Una imagen, una idea, una forma. Se desfigura con el tiempo. No es la misma siempre. Vive, porque lo hace, pero cambiando. Siempre cambia.
Y parece fácil, pero no lo es. Cambiar no es fácil, duele y mucho. Pero más duele que una imagen cambie y tener que aceptarlo; sin más remedio que entregarse a la cruda decepción de algo que siempre fue sólo eso, una imagen.
La decepción más grande es que esa idea no fue más que una obra tuya, tu creación; y por eso tiene esa connotación, por eso duele.
Sin embargo, como seres bondadosos que somos, comenzamos a emparchar esa imagen, tapando cada hueco que haya, para que no se caiga.
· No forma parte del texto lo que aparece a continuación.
===== src/flat_wrapper.sv =====
// flat-port wrapper written by rule: the top's interface ports become plain ports
module instr_fetch_flat 
#(
  parameter int          n        = 32,
  parameter logic [31:0] RESET_PC = 32'h0000_0000
)
  (clk, rst_n, bus_imem_req, bus_imem_addr, bus_instr, bus_instr_valid, bus_op, bus_funct, bus_pc_out, bus_fetch_count, bus_state_dbg, bus_imem_rvalid, bus_imem_rdata, bus_instr_ready, bus_jump, bus_branch, bus_branch_taken, bus_jr_addr);
  instr_fetch_if #(.n(n)) bus_i ();
  input  logic clk;
  input  logic rst_n;
  output wire logic [$bits(bus_i.imem_req)-1:0] bus_imem_req;
  output wire logic [$bits(bus_i.imem_addr)-1:0] bus_imem_addr;
  output wire logic [$bits(bus_i.instr)-1:0] bus_instr;
  output wire logic [$bits(bus_i.instr_valid)-1:0] bus_instr_valid;
  output wire logic [$bits(bus_i.op)-1:0] bus_op;
  output wire logic [$bits(bus_i.funct)-1:0] bus_funct;
  output wire logic [$bits(bus_i.pc_out)-1:0] bus_pc_out;
  output wire logic [$bits(bus_i.fetch_count)-1:0] bus_fetch_count;
  output wire logic [$bits(bus_i.state_dbg)-1:0] bus_state_dbg;
  input wire logic [$bits(bus_i.imem_rvalid)-1:0] bus_imem_rvalid;
  input wire logic [$bits(bus_i.imem_rdata)-1:0] bus_imem_rdata;
  input wire logic [$bits(bus_i.instr_ready)-1:0] bus_instr_ready;
  input wire logic [$bits(bus_i.jump)-1:0] bus_jump;
  input wire logic [$bits(bus_i.branch)-1:0] bus_branch;
  input wire logic [$bits(bus_i.branch_taken)-1:0] bus_branch_taken;
  input wire logic [$bits(bus_i.jr_addr)-1:0] bus_jr_addr;
  assign bus_imem_req = bus_i.imem_req;
  assign bus_imem_addr = bus_i.imem_addr;
  assign bus_instr = bus_i.instr;
  assign bus_instr_valid = bus_i.instr_valid;
  assign bus_op = bus_i.op;
  assign bus_funct = bus_i.funct;
  assign bus_pc_out = bus_i.pc_out;
  assign bus_fetch_count = bus_i.fetch_count;
  assign bus_state_dbg = bus_i.state_dbg;
  assign bus_i.imem_rvalid = bus_imem_rvalid;
  assign bus_i.imem_rdata = bus_imem_rdata;
  assign bus_i.instr_ready = bus_instr_ready;
  assign bus_i.jump = bus_jump;
  assign bus_i.branch = bus_branch;
  assign bus_i.branch_taken = bus_branch_taken;
  assign bus_i.jr_addr = bus_jr_addr;
  instr_fetch #(.n(n), .RESET_PC(RESET_PC)) u_core (.clk(clk), .rst_n(rst_n), .bus(bus_i));
endmodule
<file path="src/rtl/fetch_decode_buffer.sv">
// Fetch-to-decode skid FIFO: captures each (pc, instr) pair from the synchronous
// instruction memory, presents it to decode, and throttles / boots the fetch stage.
module fetch_decode_buffer #(
    parameter int DEPTH = 3,
    parameter int XLEN  = 32
) (
    input  logic            clk,
    input  logic            async_rst,
    input  logic            jmp,
    input  logic [29:0]     fetch_pc,
    input  logic [XLEN-1:0] imem_rdata,
    output logic            fetch_en,
    output logic            fetch_rst,
    output logic            id_valid,
    input  logic            id_ready,
    output logic [29:0]     id_pc,
    output logic [XLEN-1:0] id_instr
);
    localparam int CW  = $clog2(DEPTH + 1);
    localparam int CW1 = CW + 1;
    localparam int PW  = $clog2(DEPTH);
    localparam logic [PW-1:0] LAST_PTR = PW'(DEPTH - 1);
    localparam logic [CW:0]   DEPTH_C  = CW1'(DEPTH);

    logic [CW-1:0]   count;
    logic [PW-1:0]   head;
    logic [PW-1:0]   tail;
    logic            in_flight;
    logic [29:0]     pc_mem    [DEPTH];
    logic [XLEN-1:0] instr_mem [DEPTH];
    logic [CW:0]     occupancy;
    logic            push;
    logic            pop;
    logic            flush;

    // Throttle counts the pair already in flight so a stall never drops read data.
    always_comb begin
        occupancy = {1'b0, count} + {{CW{1'b0}}, in_flight};
        fetch_en  = !fetch_rst && (jmp || (occupancy < DEPTH_C));
    end

    assign id_valid = (count != '0);
    assign push     = in_flight && !jmp;
    assign pop      = id_valid && id_ready && !jmp;
    assign flush    = jmp && !fetch_rst;
    assign id_pc    = pc_mem[head];
    assign id_instr = instr_mem[head];

    always_ff @(posedge clk or posedge async_rst) begin
        if (async_rst) begin
            fetch_rst <= 1'b1;
            in_flight <= 1'b0;
            count     <= '0;
            head      <= '0;
            tail      <= '0;
            for (int i = 0; i < DEPTH; i++) begin
                pc_mem[i]    <= '0;
                instr_mem[i] <= '0;
            end
        end else begin
            fetch_rst <= 1'b0;
            in_flight <= fetch_en && !fetch_rst;
            if (flush) begin
                count <= '0;
                head  <= '0;
                tail  <= '0;
            end else begin
                if (push) begin
                    pc_mem[tail]    <= fetch_pc;
                    instr_mem[tail] <= imem_rdata;
                    tail            <= (tail == LAST_PTR) ? '0 : tail + 1'b1;
                end
                if (pop) begin
                    head <= (head == LAST_PTR) ? '0 : head + 1'b1;
                end
                if (push && !pop) begin
                    count <= count + 1'b1;
                end else if (pop && !push) begin
                    count <= count - 1'b1;
                end
            end
        end
    end
endmodule
</file>
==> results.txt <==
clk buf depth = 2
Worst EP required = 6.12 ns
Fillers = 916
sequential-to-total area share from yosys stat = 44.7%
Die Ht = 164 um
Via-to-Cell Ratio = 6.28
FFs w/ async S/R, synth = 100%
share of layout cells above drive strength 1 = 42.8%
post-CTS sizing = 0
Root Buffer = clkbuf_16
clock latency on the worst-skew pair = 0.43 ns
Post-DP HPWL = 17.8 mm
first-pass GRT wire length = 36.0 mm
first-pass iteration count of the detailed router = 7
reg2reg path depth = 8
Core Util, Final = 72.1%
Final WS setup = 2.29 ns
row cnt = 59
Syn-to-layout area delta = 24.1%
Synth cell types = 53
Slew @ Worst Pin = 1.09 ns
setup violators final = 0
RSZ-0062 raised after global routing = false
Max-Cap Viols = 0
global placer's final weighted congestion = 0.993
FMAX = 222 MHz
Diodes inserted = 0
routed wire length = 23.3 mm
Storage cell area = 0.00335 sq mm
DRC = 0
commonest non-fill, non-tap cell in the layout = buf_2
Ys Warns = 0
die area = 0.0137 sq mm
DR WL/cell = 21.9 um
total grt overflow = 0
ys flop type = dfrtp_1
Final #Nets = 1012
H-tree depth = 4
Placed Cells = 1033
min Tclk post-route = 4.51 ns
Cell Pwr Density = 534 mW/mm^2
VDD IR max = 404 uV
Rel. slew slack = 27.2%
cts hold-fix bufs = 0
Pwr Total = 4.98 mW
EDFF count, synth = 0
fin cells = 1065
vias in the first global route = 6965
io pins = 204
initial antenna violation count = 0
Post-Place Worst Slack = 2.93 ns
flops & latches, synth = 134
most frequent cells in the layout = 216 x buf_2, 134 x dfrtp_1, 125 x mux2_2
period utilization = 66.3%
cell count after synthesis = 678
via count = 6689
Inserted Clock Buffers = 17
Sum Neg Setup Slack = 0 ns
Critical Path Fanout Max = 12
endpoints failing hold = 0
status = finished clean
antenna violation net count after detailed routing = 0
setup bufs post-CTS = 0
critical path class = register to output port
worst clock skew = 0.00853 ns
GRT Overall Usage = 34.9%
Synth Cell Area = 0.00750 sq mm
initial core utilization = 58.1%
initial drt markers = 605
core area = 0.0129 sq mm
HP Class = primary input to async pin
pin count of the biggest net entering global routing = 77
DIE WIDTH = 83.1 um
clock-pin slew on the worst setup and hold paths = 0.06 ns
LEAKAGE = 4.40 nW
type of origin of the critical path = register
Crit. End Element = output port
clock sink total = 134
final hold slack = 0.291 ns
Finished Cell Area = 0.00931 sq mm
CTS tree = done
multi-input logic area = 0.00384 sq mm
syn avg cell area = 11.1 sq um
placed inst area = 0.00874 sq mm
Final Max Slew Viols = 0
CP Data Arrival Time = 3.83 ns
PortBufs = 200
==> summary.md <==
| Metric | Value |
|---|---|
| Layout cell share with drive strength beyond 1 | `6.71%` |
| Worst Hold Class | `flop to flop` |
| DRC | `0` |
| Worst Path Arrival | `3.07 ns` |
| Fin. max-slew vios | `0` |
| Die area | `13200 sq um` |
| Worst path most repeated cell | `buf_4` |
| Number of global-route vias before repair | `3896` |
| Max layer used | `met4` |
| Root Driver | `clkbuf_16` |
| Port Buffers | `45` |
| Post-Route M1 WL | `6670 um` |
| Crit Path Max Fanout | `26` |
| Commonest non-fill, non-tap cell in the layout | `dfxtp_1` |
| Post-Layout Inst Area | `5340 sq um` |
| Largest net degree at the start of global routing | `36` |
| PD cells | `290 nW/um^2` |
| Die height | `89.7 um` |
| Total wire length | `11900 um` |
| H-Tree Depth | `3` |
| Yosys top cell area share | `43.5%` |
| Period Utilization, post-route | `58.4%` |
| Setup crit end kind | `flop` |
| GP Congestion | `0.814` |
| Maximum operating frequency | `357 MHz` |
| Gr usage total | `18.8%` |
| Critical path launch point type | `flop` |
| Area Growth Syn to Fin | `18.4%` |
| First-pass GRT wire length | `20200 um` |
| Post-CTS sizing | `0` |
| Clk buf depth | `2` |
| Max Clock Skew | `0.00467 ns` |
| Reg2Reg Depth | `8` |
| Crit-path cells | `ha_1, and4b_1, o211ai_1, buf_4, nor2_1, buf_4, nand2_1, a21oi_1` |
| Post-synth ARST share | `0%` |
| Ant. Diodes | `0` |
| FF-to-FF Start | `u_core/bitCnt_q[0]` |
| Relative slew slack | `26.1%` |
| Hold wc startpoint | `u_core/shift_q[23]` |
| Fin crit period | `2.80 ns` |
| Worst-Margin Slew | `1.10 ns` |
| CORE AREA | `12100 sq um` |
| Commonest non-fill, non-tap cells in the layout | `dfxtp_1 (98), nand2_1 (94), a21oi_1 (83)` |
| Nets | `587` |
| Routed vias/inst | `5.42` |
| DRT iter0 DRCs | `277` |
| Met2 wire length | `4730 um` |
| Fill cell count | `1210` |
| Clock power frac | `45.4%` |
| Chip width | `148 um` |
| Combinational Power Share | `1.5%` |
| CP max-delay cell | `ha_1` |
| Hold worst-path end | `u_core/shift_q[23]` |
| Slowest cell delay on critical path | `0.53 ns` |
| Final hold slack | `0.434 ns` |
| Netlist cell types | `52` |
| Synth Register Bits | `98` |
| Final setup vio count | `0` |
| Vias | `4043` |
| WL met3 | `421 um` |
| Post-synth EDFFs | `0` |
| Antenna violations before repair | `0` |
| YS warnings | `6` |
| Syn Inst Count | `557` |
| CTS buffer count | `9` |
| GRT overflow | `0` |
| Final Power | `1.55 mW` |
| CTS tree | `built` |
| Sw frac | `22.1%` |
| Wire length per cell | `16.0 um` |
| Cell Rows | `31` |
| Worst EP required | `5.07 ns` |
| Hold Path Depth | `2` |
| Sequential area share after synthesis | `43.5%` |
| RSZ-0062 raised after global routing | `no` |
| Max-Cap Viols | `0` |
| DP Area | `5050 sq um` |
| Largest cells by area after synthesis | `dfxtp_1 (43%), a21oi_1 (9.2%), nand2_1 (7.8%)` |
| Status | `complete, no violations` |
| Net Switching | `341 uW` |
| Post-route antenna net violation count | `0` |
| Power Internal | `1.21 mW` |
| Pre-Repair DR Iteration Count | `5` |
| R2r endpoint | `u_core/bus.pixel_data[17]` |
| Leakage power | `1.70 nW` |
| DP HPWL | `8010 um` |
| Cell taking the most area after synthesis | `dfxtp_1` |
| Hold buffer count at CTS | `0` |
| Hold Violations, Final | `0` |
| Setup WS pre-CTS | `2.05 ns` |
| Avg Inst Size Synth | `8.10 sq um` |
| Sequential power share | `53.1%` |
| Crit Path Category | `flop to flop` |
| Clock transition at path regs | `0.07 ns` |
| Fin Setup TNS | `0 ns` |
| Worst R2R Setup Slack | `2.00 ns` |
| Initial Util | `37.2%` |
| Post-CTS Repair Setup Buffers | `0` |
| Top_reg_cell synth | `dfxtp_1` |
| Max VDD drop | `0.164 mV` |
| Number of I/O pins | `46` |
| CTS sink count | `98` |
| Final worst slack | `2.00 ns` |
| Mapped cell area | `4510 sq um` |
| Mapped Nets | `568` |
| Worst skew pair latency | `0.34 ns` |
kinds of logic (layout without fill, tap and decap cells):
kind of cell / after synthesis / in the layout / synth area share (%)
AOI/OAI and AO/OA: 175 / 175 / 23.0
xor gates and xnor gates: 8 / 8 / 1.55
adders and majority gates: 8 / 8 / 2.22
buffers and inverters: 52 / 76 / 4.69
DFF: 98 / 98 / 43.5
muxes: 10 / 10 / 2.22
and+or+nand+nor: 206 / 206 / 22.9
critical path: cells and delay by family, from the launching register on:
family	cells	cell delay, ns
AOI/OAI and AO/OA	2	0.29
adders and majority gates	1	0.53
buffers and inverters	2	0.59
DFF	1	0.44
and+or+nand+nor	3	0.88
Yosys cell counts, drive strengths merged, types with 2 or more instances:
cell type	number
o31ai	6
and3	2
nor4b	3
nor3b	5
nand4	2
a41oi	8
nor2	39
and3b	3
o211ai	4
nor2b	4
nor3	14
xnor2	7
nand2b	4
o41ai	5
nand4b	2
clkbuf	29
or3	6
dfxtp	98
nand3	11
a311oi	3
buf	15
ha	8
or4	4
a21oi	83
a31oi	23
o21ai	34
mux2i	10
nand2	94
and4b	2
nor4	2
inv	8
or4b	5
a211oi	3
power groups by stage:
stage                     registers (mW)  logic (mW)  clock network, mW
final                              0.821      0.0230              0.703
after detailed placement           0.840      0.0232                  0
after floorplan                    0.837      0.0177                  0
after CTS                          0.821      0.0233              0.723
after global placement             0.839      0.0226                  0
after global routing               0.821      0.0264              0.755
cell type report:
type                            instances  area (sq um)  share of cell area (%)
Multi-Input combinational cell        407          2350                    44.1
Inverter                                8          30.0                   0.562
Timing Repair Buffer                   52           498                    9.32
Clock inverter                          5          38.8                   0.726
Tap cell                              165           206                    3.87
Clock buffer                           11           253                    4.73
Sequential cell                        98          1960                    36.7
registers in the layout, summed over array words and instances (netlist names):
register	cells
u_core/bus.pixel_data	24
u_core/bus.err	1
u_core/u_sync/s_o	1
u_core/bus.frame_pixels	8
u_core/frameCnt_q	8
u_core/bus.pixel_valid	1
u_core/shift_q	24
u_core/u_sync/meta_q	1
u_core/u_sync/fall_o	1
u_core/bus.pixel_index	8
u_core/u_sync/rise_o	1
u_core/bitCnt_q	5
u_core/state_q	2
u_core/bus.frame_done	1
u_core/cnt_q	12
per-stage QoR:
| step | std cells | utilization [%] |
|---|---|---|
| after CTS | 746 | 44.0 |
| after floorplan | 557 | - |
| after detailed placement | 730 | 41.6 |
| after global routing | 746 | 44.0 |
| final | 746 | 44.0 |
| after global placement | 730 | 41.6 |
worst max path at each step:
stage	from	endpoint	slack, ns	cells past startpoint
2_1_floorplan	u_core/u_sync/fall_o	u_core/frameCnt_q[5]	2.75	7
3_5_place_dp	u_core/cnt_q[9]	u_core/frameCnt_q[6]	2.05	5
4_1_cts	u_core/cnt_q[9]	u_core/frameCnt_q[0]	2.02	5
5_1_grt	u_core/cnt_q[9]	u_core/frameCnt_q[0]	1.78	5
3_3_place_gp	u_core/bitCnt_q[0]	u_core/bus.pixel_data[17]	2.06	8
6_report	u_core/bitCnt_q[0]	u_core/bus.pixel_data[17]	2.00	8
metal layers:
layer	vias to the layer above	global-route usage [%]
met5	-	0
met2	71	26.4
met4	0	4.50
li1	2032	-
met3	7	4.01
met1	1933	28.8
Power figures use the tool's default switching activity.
**config.mk**
```make
export PLATFORM = sky130hd
export DESIGN_NAME = d0_rd_port
export DESIGN_NICKNAME = d
export VERILOG_FILES = /design/src/rtl/d0_rd_port.sv
export SDC_FILE = /design/constraint.sdc
export NUM_CORES = 1
export LEC_CHECK = 0
export ABC_CLOCK_PERIOD_IN_PS = 5950
export CORE_UTILIZATION = 55
export CTS_BUF_LIST = sky130_fd_sc_hd__clkbuf_4
export CTS_CLUSTER_DIAMETER = 50
export DETAILED_ROUTE_END_ITERATION = 8
export HOLD_SLACK_MARGIN = 0.05
export PLACE_DENSITY = 0.8
export SLEW_MARGIN = 5
export SYNTH_ARGS = -nofsm -noshare
export SYNTH_HDL_FRONTEND = slang
export SYNTH_SLANG_ARGS = --single-unit
```
**constraint.sdc**
```tcl
create_clock -name clk -period 5.95 [get_ports clk]
set_clock_uncertainty 0.15 [all_clocks]
set_input_delay 0.595 -clock clk [delete_from_list [all_inputs] [get_ports clk]]
set_output_delay 0.595 -clock clk [all_outputs]
set_load 0.01 [all_outputs]
```
**src/rtl/smaesh_hpc_pkg.sv**
```systemverilog
// smaesh_hpc_pkg: shared scheduler state encoding and default seed/period sizing
package smaesh_hpc_pkg;
    typedef enum logic [1:0] {
        ST_FETCH = 2'd0,
        ST_OFFER = 2'd1,
        ST_IDLE  = 2'd2
    } state_e;
    localparam int DEF_SEED_W = 80;
    localparam int DEF_CNT_W  = 16;
    localparam int DEF_PERIOD = 1024;
endpackage

```
**src/rtl/smaesh_sat_cnt.sv**
```systemverilog
// smaesh_sat_cnt: saturating up-counter with synchronous clear taking priority over increment
module smaesh_sat_cnt #(
    parameter int W = 16
) (
    input  logic         clk,
    input  logic         rst,
    input  logic         inc,
    input  logic         clr,
    output logic [W-1:0] count
);
    always_ff @(posedge clk or posedge rst) begin
        if (rst) count <= '0;
        else if (clr) count <= '0;
        else if (inc && count != {W{1'b1}}) count <= count + 1'b1;
    end
endmodule

```
**src/rtl/smaesh_reseed_scheduler.sv**
```systemverilog
// smaesh_reseed_scheduler: fetches a TRNG seed, hands it to the arbiter, and
// gates data traffic until a fresh seed is delivered every PERIOD blocks.
module smaesh_reseed_scheduler
    import smaesh_hpc_pkg::*;
#(
    parameter int SEED_W = DEF_SEED_W,
    parameter int CNT_W  = DEF_CNT_W,
    parameter int PERIOD = DEF_PERIOD
) (
    input  logic              clk,
    input  logic              rst,
    input  logic              trng_seed_valid,
    input  logic [SEED_W-1:0] trng_seed_data,
    output logic              trng_seed_ready,
    output logic              out_seed_valid,
    output logic [SEED_W-1:0] out_seed_data,
    input  logic              out_seed_ready,
    input  logic              aes_blk_done,
    input  logic              force_reseed,
    output logic              data_gate,
    output logic              seeded,
    output logic [CNT_W-1:0]  blk_count
);
    localparam logic [CNT_W-1:0] PER = CNT_W'(PERIOD);

    state_e            state_q, state_d;
    logic [SEED_W-1:0] seed_q;
    logic              rdy_q, vld_q, gate_q, seeded_q;
    logic              trng_hs, out_hs, reseed;
    logic [CNT_W-1:0]  cnt_inc, cnt_d;

    assign trng_hs = trng_seed_valid & rdy_q;
    assign out_hs  = vld_q & out_seed_ready;

    smaesh_sat_cnt #(.W(CNT_W)) u_cnt (
        .clk   (clk),
        .rst   (rst),
        .inc   (aes_blk_done),
        .clr   (out_hs),
        .count (blk_count)
    );

    // Next counter value mirrors the sub-module so the gate can be registered
    always_comb begin
        cnt_inc = (blk_count == {CNT_W{1'b1}}) ? blk_count : blk_count + 1'b1;
        cnt_d   = out_hs ? '0 : aes_blk_done ? cnt_inc : blk_count;
        reseed  = force_reseed || (aes_blk_done && cnt_inc == PER);
        state_d = (state_q == ST_FETCH) ? (trng_hs ? ST_OFFER : ST_FETCH) :
                  (state_q == ST_OFFER) ? (out_hs ? ST_IDLE : ST_OFFER) :
                  (reseed ? ST_FETCH : ST_IDLE);
    end

    always_ff @(posedge clk or posedge rst) begin
        if (rst) begin
            state_q  <= ST_FETCH;
            seed_q   <= '0;
            rdy_q    <= 1'b1;
            vld_q    <= 1'b0;
            gate_q   <= 1'b1;
            seeded_q <= 1'b0;
        end else begin
            state_q  <= state_d;
            seed_q   <= trng_hs ? trng_seed_data : out_hs ? '0 : seed_q;
            rdy_q    <= state_d == ST_FETCH;
            vld_q    <= state_d == ST_OFFER;
            gate_q   <= state_d != ST_IDLE || cnt_d >= PER;
            seeded_q <= seeded_q | out_hs;
        end
    end

    assign trng_seed_ready = rdy_q;
    assign out_seed_valid  = vld_q;
    assign out_seed_data   = seed_q;
    assign data_gate       = gate_q;
    assign seeded          = seeded_q;
endmodule

```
Hasta que, los parches inevitablemente se caen, dejando a la luz esos baches que no permiten que la forma permanezca de pie. Y ver, cada uno de eso agujeros, también duele.
Como si fuera poco; para emparcharla, uno debe jugar con uno mismo. Se tiene que mentir un poquito, entrar en caos con si interior, con su instinto, con la verdad. Y luchar contra uno, duele.
El punto es saber distinguir y elegir que dolor vale la pena. Muchos prefieren tener la bala metida en el pecho y que de vez en cuando duela. Yo hoy decido hacer un tajo, sacar la bala y esperar que cicatrice.
Que duela hoy y no mañana.
Perdón. Basta, basta, no quiero poner más excusas. Simplemente perdón, por no hacer lo que sentía, lo que decía mi corazón a gritos y no quise escuchar.
Quiero que vuelva a ser esa tarde de sábado, donde me caractericé de coraje, donde lo único que anhelaba era ver tus ojos un ratito más, en silencio. Cuando moría ante el fascinante movimiento de tus labios, queriendo hacerlos míos por un segundo.
Quiero que sea ese miércoles de tu arduo trabajo, cuando me sentí la persona más importante del mundo.
Quiero que sea ese viernes, cuando vi esa cabellera rubia cruzando el boulevard, mirándome a los ojos, sin yo poder hacer lo mismo de los nervios. Sentí ese bello y sutil beso en la mejilla, tan característico tuyo y me reanimé. Ese viernes quiero que sea, del cual tengo los mejores recuerdos. Esos momentos congelados en el tiempo que no me dejan tranquilo, esa risa colorada delirante de alegría. Ese beso, ese beso bajo el árbol que fue la mayor muestra de cariño que jamas recibí, cual abrazo de un niño efervescente de amor.
Quiero ser quien no te exige nada, solamente que seas vos.
Quiero que seamos ese miedo de que alguien nos vea haciendo lo más hermoso del mundo, el amor, que no tiene nada que ver con sexo, sino de amor y nada más.
Quiero ver la sonrisa de esa señora, que se enamoró de los dos en ese trayecto de subida y bajada.
Quiero cruzar una calle más junto a vos, con el simple objetivo de tener tu mano sobre mi brazo.
Quiero que seamos lo que fuimos, lo que podemos volver a ser, lo simple pero extraordinario, lo imperfecto pero hermoso, lo que viene del corazón.